In 2014 Pew Research carried out a survey of internet users. It found that lots of people are hassled, insulted, and called names online—slightly more men than women. More women than men are sexually harassed (7% women and 4% men), but men are the primary targets of threats (10% men compared to 6% women).
The Pew findings suggest that, overall, men face as much or more abuse than women.
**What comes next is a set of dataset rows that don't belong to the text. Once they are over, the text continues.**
==> config.mk <==
export PLATFORM = sky130hd
export DESIGN_NAME = irq_grant_dispatcher
export DESIGN_NICKNAME = d
export VERILOG_FILES = /design/src/rtl/irq_grant_dispatcher.sv
export SDC_FILE = /design/constraint.sdc
export NUM_CORES = 1
export LEC_CHECK = 0
export ABC_AREA = 1
export CORE_MARGIN = 8
export CORE_UTILIZATION = 50
export CTS_CLUSTER_DIAMETER = 200
export DETAILED_ROUTE_END_ITERATION = 8
export PLACE_DENSITY = 0.95
export SLEW_MARGIN = 30
export SYNTH_ARGS = -nofsm -noshare
export SYNTH_HDL_FRONTEND = slang
export SYNTH_SLANG_ARGS = --single-unit
export TNS_END_PERCENT = 20
==> constraint.sdc <==
create_clock -name clk -period 3.66 [get_ports clk]
set_input_delay 0.732 -clock clk [delete_from_list [all_inputs] [get_ports clk]]
set_output_delay 0.732 -clock clk [all_outputs]
set_load 0.005 [all_outputs]
==> src/rtl/irq_grant_dispatcher.sv <==
// Purpose: sequential back end for a 27-channel (3 groups x 9 channels) combinational priority resolver.
// Latency: request to irq_valid is 3+SETTLE cycles minimum; IDLE is revisited between vectors (4+SETTLE per vector).
// Backpressure: irq_valid/irq_id hold in PRESENT until irq_ready; new requests only accumulate in pend meanwhile.
//
// Ports:
//   clk, rst_n          clock, asynchronous active-low reset
//   en                  dispatch enable (pending accumulates regardless)
//   irq_req[26:0]       level requests, bit g*9+c = group g channel c
//   pend[26:0]          registered pending vector, feeds the resolver
//   res_grp[2:0]        resolver one-hot winning group (0 = none)
//   res_chan[3:0]       resolver winning channel within the group
//   irq_valid, irq_id   CPU vector {grp[1:0], chan[3:0]}, handshake with irq_ready
//   irq_ack[26:0]       one-cycle one-hot acknowledge to the winning source
//   err                 sticky illegal-resolver-result flag
module irq_grant_dispatcher #(
  parameter int NGRP   = 3,
  parameter int NCHAN  = 9,
  parameter int SETTLE = 1
) (
  input  logic                  clk,
  input  logic                  rst_n,
  input  logic                  en,
  input  logic [NGRP*NCHAN-1:0] irq_req,
  output logic [NGRP*NCHAN-1:0] pend,
  input  logic [NGRP-1:0]       res_grp,
  input  logic [3:0]            res_chan,
  output logic                  irq_valid,
  output logic [5:0]            irq_id,
  input  logic                  irq_ready,
  output logic [NGRP*NCHAN-1:0] irq_ack,
  output logic                  err
);

  localparam int NW = NGRP * NCHAN;

  typedef enum logic [1:0] {
    S_IDLE    = 2'd0,
    S_WAIT    = 2'd1,
    S_PRESENT = 2'd2,
    S_ACK     = 2'd3
  } state_t;

  state_t        state;
  state_t        state_nxt;
  logic [1:0]    cnt;

  // Decoded resolver result and control strobes.
  logic          sample;
  logic [1:0]    grp_bin;
  logic          grp_onehot;
  logic          chan_ok;
  logic [5:0]    tgt_idx;
  logic [NW-1:0] pend_sh;
  logic          vec_ok;
  logic          set_err;
  logic [4:0]    ack_idx;
  logic [NW-1:0] ack_vec;
  logic [NW-1:0] clr;

  // State register
  always_ff @(posedge clk or negedge rst_n) begin
    if (!rst_n) begin
      state <= S_IDLE;
    end else begin
      state <= state_nxt;
    end
  end

  // Next-state logic
  always_comb begin
    state_nxt = state;
    case (state)
      S_IDLE:    if (en && (|pend)) state_nxt = S_WAIT;
      S_WAIT:    if (cnt == 2'd0) state_nxt = vec_ok ? S_PRESENT : S_IDLE;
      S_PRESENT: if (irq_ready) state_nxt = S_ACK;
      S_ACK:     state_nxt = S_IDLE;
      default:   state_nxt = S_IDLE;
    endcase
  end

  // Output / datapath decode
  always_comb begin
    sample  = (state == S_WAIT) && (cnt == 2'd0);

    grp_bin = 2'd0;
    for (int g = 0; g < NGRP; g++) begin
      if (res_grp[g]) grp_bin = grp_bin | 2'(g);
    end
    grp_onehot = (res_grp != '0) && ((res_grp & (res_grp - 1'b1)) == '0);
    chan_ok    = (res_chan < 4'(NCHAN));

    // The resolver's claim must name a bit that is actually pending,
    // otherwise it is reporting a stale or corrupted winner.
    tgt_idx = {4'd0, grp_bin} * 6'(NCHAN) + {2'd0, res_chan};
    pend_sh = pend >> tgt_idx;
    vec_ok  = grp_onehot && chan_ok && pend_sh[0];

    // res_grp==0 is a benign race (pending vanished), not an error.
    set_err = sample && (res_grp != '0) && !vec_ok;

    ack_idx = {3'd0, irq_id[5:4]} * 5'(NCHAN) + {1'b0, irq_id[3:0]};
    ack_vec = NW'(1) << ack_idx;

    // Only the ACK state clears; irq_ack is registered and equals the bit to clear.
    clr = (state == S_ACK) ? irq_ack : '0;
  end

  // Registered outputs and datapath
  always_ff @(posedge clk or negedge rst_n) begin
    if (!rst_n) begin
      pend      <= '0;
      cnt       <= 2'd0;
      irq_valid <= 1'b0;
      irq_id    <= 6'd0;
      irq_ack   <= '0;
      err       <= 1'b0;
    end else begin
      // Clear beats set for the acked bit; a held level re-pends a cycle later.
      pend <= (pend | irq_req) & ~clr;

      if ((state == S_IDLE) && (state_nxt == S_WAIT)) begin
        cnt <= 2'(SETTLE);
      end else if ((state == S_WAIT) && (cnt != 2'd0)) begin
        cnt <= cnt - 2'd1;
      end

      irq_valid <= (state_nxt == S_PRESENT);

      if (sample && vec_ok) begin
        irq_id <= {grp_bin, res_chan};
      end

      irq_ack <= ((state == S_PRESENT) && (state_nxt == S_ACK)) ? ack_vec : '0;

      if (set_err) begin
        err <= 1'b1;
      end
    end
  end

endmodule

==> impl_results.md, run 1 <==
* Status: finished, final reports clean
* Dpl hpwl at 7.94 mm
* Reg-to-Reg Start: irq_id[5]$_DFFE_PN0P_
* First-pass GRT wire length at 16.5 mm
* Initial DRC count at 277
* Commonest non-fill, non-tap cell in the layout: clkdlybuf4s50_1
* DRC Markers at 0
* Post-route clock skew at 0.00896 ns
* Cell area after synthesis at 0.00329 mm^2
* Maxcap violations at 0
* Initial antenna violation count at 0
* Syn nets at 422
* Share of layout cells above drive strength 1 at 0.0947
* Met3 WL at 770 um
* Clk buf depth at 2
* Setup TNS at 0 ns
* CP Launch Point: res_grp[2]
* Startpoint Class: input port
* Site Rows at 29
* CTS tree: yes
* Die H at 97.2 um
* Clock sink total at 66
* Max layer used: met4
* Number of H-tree levels at 3
* Global-route usage over all layers at 0.219
* Postcts setup bufs at 0
* Via/cell ratio at 5.68
* Largest net degree at the start of global routing at 39
* Most frequent cells in the layout: clkdlybuf4s50_1, dfrtp_1, nand2_1
* Worst-path clk slew at 0.08 ns
* TritonCTS buffer count at 9
* DRT antenna net count at 0
* DR WL met2 at 5.37 mm
* Pins Over Slew Limit at 0
* Max IR drop VDD at 0.455 mV
* Met1 WL at 3.77 mm
* Detailed Route WL at 10.3 mm
* Cells after Synth at 370
* Post-layout min period at 3.11 ns
* Post_cts resized at 0
* RSZ-0062 raised after global routing: false
* Cell variety after synth at 37
* PortBufs at 99
* Flop-to-flop setup slack at 1.11 ns
* DIE AREA at 0.00944 mm^2
* Area grow syn2layout at 37.7%
* GRT Residual Overflow at 0
* Sequential share of the synthesized area at 0.502
* Rel. slew slack at 0.370
* Power Dens Cells at 501 mW/mm^2
* Cts hold-fix bufs at 0
* Placed Instance Area at 0.00433 mm^2
* Routability cong. at 0.981
* Starting Density at 0.519
* Setup violators final at 0
* Final period util at 0.850
* Vias at 3134
* Critical-path maximum fanout at 7
* Clock latency on the worst-skew pair at 0.35 ns
* Antenna diodes at 0
* Root Driver: clkbuf_8
* Final instance area at 0.00454 mm^2
* Leak at 1.91 nW
* Worst Tran Pin Value at 0.946 ns
* Pre-Repair DR Iteration Count at 5
* NumNets Final at 522
* Core area at 0.00635 mm^2
* Die W at 97.2 um
* Ys Warns at 0
* Fmax at 321 MHz
* Register bit total from synthesis at 66
* Type of destination of the critical path: flip-flop
* Number of global-route vias before repair at 3181
* Critical path arrival at 3.35 ns
* Crit path kind: in -> reg
* Mapped Avg Cell Area at 8.90 um^2
* Hold Violations, Final at 0
* Drt wl/cell at 18.7 um
* Min-delay worst type: in -> async
* Worst Path Required at 3.90 ns
* Ports at 100
[stage by stage]
stage	power, mW	hold slack [ns]	util	worst slack (ns)	cells
5_1_grt	2.39	0.512	0.714	0.444	552
3_5_place_dp	1.63	0.463	0.682	0.281	536
3_3_place_gp	1.59	0.459	0.682	0.394	536
2_1_floorplan	1.39	0.436	-	1.06	370
4_1_cts	2.26	0.488	0.714	0.608	552
6_report	2.27	0.471	0.714	0.549	552
[final cells by class]
cell class / count / area, um^2
inverters: 52 / 195
well taps: 77 / 96.3
multi-input cells: 240 / 1390
fillers: 409 / 1810
flip-flops and latches: 66 / 1650
clock buffers: 9 / 124
repair buffers: 101 / 1000
clock inverters: 7 / 78.8
[cell usage after synthesis, drive strengths merged]
cell type / n / share of area
o31a: 1 / 0.0027
fa: 2 / 0.012
o21ai: 30 / 0.048
nor2: 34 / 0.039
a31oi: 1 / 0.0019
nand4: 12 / 0.027
buf: 3 / 0.0072
nand2: 62 / 0.074
nor3b: 1 / 0.0023
inv: 52 / 0.059
a21oi: 3 / 0.0091
dfrtp: 66 / 0.50
nand3b: 1 / 0.0023
clkbuf: 9 / 0.010
nor4: 8 / 0.025
nor3: 8 / 0.014
ha: 12 / 0.046
o21a: 1 / 0.0023
nand3: 56 / 0.089
or2: 2 / 0.0038
xor2: 3 / 0.014
xnor2: 3 / 0.010
[registers in the layout (all words and copies together), names as in the netlist]
name       count
cnt            2
err            1
irq_ack       27
irq_id         6
irq_valid      1
pend          27
state          2
[cells by family after synthesis]
| kind of cell | count (synthesis) | synth area share |
|---|---|---|
| xor gates and xnor gates | 6 | 0.0239 |
| AOI/OAI and AO/OA | 36 | 0.0638 |
| and+or+nand+nor | 184 | 0.276 |
| buffers and inverters | 64 | 0.0767 |
| DFF | 66 | 0.502 |
| adders and majority gates | 14 | 0.0578 |
[metal layers]
layer | track usage | up-vias
li1 | - | 1417
met1 | 0.243 | 1509
met2 | 0.383 | 172
met3 | 0.0498 | 36
met4 | 0.107 | 0
met5 | 0 | -
[final timing paths]
path / depth (start not counted) / endpoint
max: 14 / err$_DFFE_PN0P_
min: 1 / pend[18]$_DFF_PN0_
max reg2reg: 8 / irq_ack[20]$_DFF_PN0_
min reg2reg: 2 / err$_DFFE_PN0P_
max in group asynchronous: 2 / pend[23]$_DFF_PN0_
min in group clk: 2 / err$_DFFE_PN0P_
[report_power, final]
part           internal, mW  switching, mW
Clock                 0.319          0.307
Sequential            0.775          0.112
Combinational         0.267          0.493
Total                  1.36          0.911
[worst max-delay path: stages]
cell and delay (ns):
clkdlybuf4s50_1 0.49, ha_1 0.33, ha_1 0.17, inv_1 0.06
fa_1 0.56, inv_1 0.11, nor2_1 0.11, nand2_1 0.07
o21ai_2 0.14, nand2_2 0.10, a21oi_4 0.21, nand2_1 0.10
nand3_1 0.10, nand2_1 0.07
Power figures use the tool's default switching activity.
==> inputs of run 2 (changes only) <==
- PLACE_DENSITY: 0.95 -> 0.83
==> run 2 against run 1 <==
  * Total power increased by 3.0%
  * First-iteration DRC count decreased by 42%
  * Critical path depth unchanged
  * Final cell count unchanged
  * Via count decreased by 2.8%
  * Largest power group unchanged
  * Non-clock buffer count unchanged
  * Combinational power decreased by 2%
  * Count of clock-buffer cells in the layout unchanged
  * Worst setup slack improved by 0.11 ns
  * Die area unchanged
  * Largest cell class unchanged
==> impl_results.md, run 2 (same netlist as run 1, synthesis figures left out) <==
* CP peak stage delay at 0.55 ns (about the same)
* CTS tree: yes
* Post-layout min period at 3.00 ns (-0.107 ns)
* Worst Path Required at 3.89 ns (about the same)
* NumNets Final at 522 (unchanged)
* Share of layout cells above drive strength 1 at 0.0947 (unchanged)
* Detailed Route WL at 9.79 mm (-5.3%)
* Die W at 97.2 um (unchanged)
* Pins Over Slew Limit at 0 (unchanged)
* Critical path arrival at 3.23 ns (-0.12 ns)
* Leak at 1.93 nW (+1.2%)
* Via/cell ratio at 5.52 (-2.8%)
* Hold WS at 0.307 ns (-0.164 ns)
* Final period util at 0.821 (-0.0293)
* Dpl ws at 0.318 ns (+0.0368 ns)
* GRT Residual Overflow at 0 (unchanged)
* Post_cts resized at 0 (unchanged)
* Critical-path maximum fanout at 8 (+1)
* CP Cell Sequence: clkdlybuf4s50_1 -> ha_1 -> ha_1 -> inv_1 -> fa_1 -> inv_1 -> nor2_1 -> nand2_1 -> o21ai_2 -> nand2_2 -> nand2_2 -> nand4_4 -> nand2_1 -> nand2_1
* Site Rows at 29 (unchanged)
* Dpl hpwl at 7.82 mm (-1.5%)
* Die H at 97.2 um (unchanged)
* Vias at 3045 (-2.8%)
* Power Dens Cells at 513 mW/mm^2 (+2.3%)
* Crit path kind: in -> reg
* Global-route usage over all layers at 0.208 (-0.0111)
* Root Driver: clkbuf_8
* DP Cell Count at 536 (unchanged)
* Area grow syn2layout at 38.6%
* Status: finished, final reports clean
* DRC Markers at 0 (unchanged)
* Drt wl/cell at 17.7 um (-5.3%)
* Number of global-route vias before repair at 3100 (-2.5%)
* Initial antenna violation count at 0 (unchanged)
* Max IR drop VDD at 0.372 mV (-18%)
* Final WS setup at 0.656 ns (+0.107 ns)
* Setup violators final at 0 (unchanged)
* Pre-Repair DR Iteration Count at 5 (unchanged)
* Antenna diodes at 0 (unchanged)
* CP Buf/Inv Count at 3 (unchanged)
* Most frequent cells in the layout: clkdlybuf4s50_1, dfrtp_1, nand2_1
* Overall Power at 2.34 mW (+3.0%)
* Maxcap violations at 0 (unchanged)
* Largest net degree at the start of global routing at 33 (-15%)
* Startpoint Class: input port
* Clock sink total at 66 (unchanged)
* Number of H-tree levels at 3 (unchanged)
* Rel. slew slack at 0.388 (+0.0188)
* Core area at 0.00635 mm^2 (unchanged)
* Starting Density at 0.519 (unchanged)
* CP delay by family, top: adder cells
* Post-route clock skew at 0.0126 ns (+0.00360 ns)
* Worst-path clk slew at 0.08 ns (about the same)
* Clk buf depth at 2 (unchanged)
* Routability cong. at 0.915 (-6.8%)
* DIE AREA at 0.00944 mm^2 (unchanged)
* Worst Tran Pin Value at 0.917 ns (-0.0282 ns)
* Min-delay worst type: in -> async
* Area of the multi-input gates at 0.00139 mm^2 (unchanged)
* TritonCTS buffer count at 9 (unchanged)
* First-pass GRT wire length at 15.9 mm (-3.6%)
* Type of destination of the critical path: flip-flop
* RSZ-0062 raised after global routing: false
* Initial DRC count at 162 (-42%)
* Clock latency on the worst-skew pair at 0.35 ns (about the same)
* Fill cell count at 463 (+13%)
* Top Registers: irq_ack x27, pend x27, irq_id x6
* Storage cell area at 0.00165 mm^2 (unchanged)
* Hold Violations, Final at 0 (unchanged)
* Setup TNS at 0 ns (unchanged)
* Commonest non-fill, non-tap cell in the layout: clkdlybuf4s50_1
* Fmax at 333 MHz (+3.6%)
* DRT antenna net count at 0 (unchanged)
* Cts hold-fix bufs at 0 (unchanged)
* CP most frequent cell: nand2_1
* Postcts setup bufs at 0 (unchanged)
* Final non-filler cell total at 552 (unchanged)
* Slowest stage cell, crit path: fa_1
* PortBufs at 99 (unchanged)
* Ports at 100 (unchanged)
-- run 2: changes by cell type in the layout (fill, tap and decap cells not counted) --
cell	before	now
clkinv_4	2	0
clkinvlp_4	3	1
inv_8	0	2
bufinv_16	1	2
inv_6	1	2
-- run 2: layer usage --
| metal | global-route usage | vias up | part of all wire |
|---|---|---|---|
| met5 | 0 | - | 0 |
| met4 | 0.0852 | 0 | 0.027 |
| met3 | 0.0462 | 27 | 0.066 |
| met2 | 0.362 | 130 | 0.52 |
| met1 | 0.239 | 1469 | 0.39 |
| li1 | - | 1419 | - |
-- run 2: final timing paths --
check	to	startpoint	slack (ns)	cells past startpoint
min in group clk	err$_DFFE_PN0P_	err$_DFFE_PN0P_	0.49	2
setup / recovery	irq_id[2]$_DFFE_PN0P_	res_grp[2]	0.66	14
setup reg to reg	irq_ack[20]$_DFF_PN0_	irq_id[5]$_DFFE_PN0P_	1.20	8
hold reg to reg	err$_DFFE_PN0P_	err$_DFFE_PN0P_	0.49	2
hold / removal	pend[13]$_DFF_PN0_	rst_n	0.31	1
max in group asynchronous	irq_ack[3]$_DFF_PN0_	rst_n	2.66	2
-- run 2: final cells by class --
type | instances | area share
multi-input cells | 240 | 0.304
flip-flops and latches | 66 | 0.362
well taps | 77 | 0.0211
repair buffers | 101 | 0.219
clock buffers | 9 | 0.0271
inverters | 52 | 0.0428
clock inverters | 7 | 0.0236
-- run 2: power by group --
part	total (mW)	switching [mW]	internal, mW
clock network	0.711	0.313	0.397
registers	0.884	0.109	0.775
logic	0.746	0.479	0.267
-- run 2: stage by stage --
stage / cell area [um^2] / util
2_1_floorplan: 3290 / -
3_3_place_gp: 4330 / 0.682
3_5_place_dp: 4330 / 0.682
4_1_cts: 4560 / 0.719
5_1_grt: 4560 / 0.719
6_report: 4560 / 0.719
Another study by a professional polling organization found that males aged 19 are the group most likely to be affected by trolling or bullying among teenagers.
But the bogus 73% statistic was headlined by TIME, highlighted in Washington Post –and repeated on countless new sites—including several that attract a lot of young readers such as MTV.com and Teen Vogue.
The report is packed with dubious statistics and bizarre pronouncements. On page 48 we learn that “Cyber-touch is recognized as equally harmful as a physical touch.” Recognized by whom? Cyber touch is a metaphor—physical touch is not.
In another section, the report speaks of “recent research on how violent video games are turning children, mostly boy, into killing zombies.” The footnote leads to a rambling screed by a disciple of the infamous Lyndon LaRouch.
Not only is the report riddled with mistakes—its proposals are totalitarian. It urges governments to use their powers to license only those internet providers and search engines that “supervise” user content. This is precisely what China does to censor its people online; except instead of subverting the communist party, the crime would now be mocking a woman.
In the US, freedom of expression is guaranteed by the First Amendment. The Supreme Court routinely blocks government officials from censoring even highly offensive speech. The internet can be rough—and threats of violence or stalking and can be terrifying—but these are crimes and they are legally actionable wherever they occur. Beyond that, a more civil and mannerly internet should be a matter of private norms—and many internet sites are promoting that. Government supervision of conversation is the last thing that any of us, male or female, need.
Fact-checking the UN: Is the Internet dangerous for women?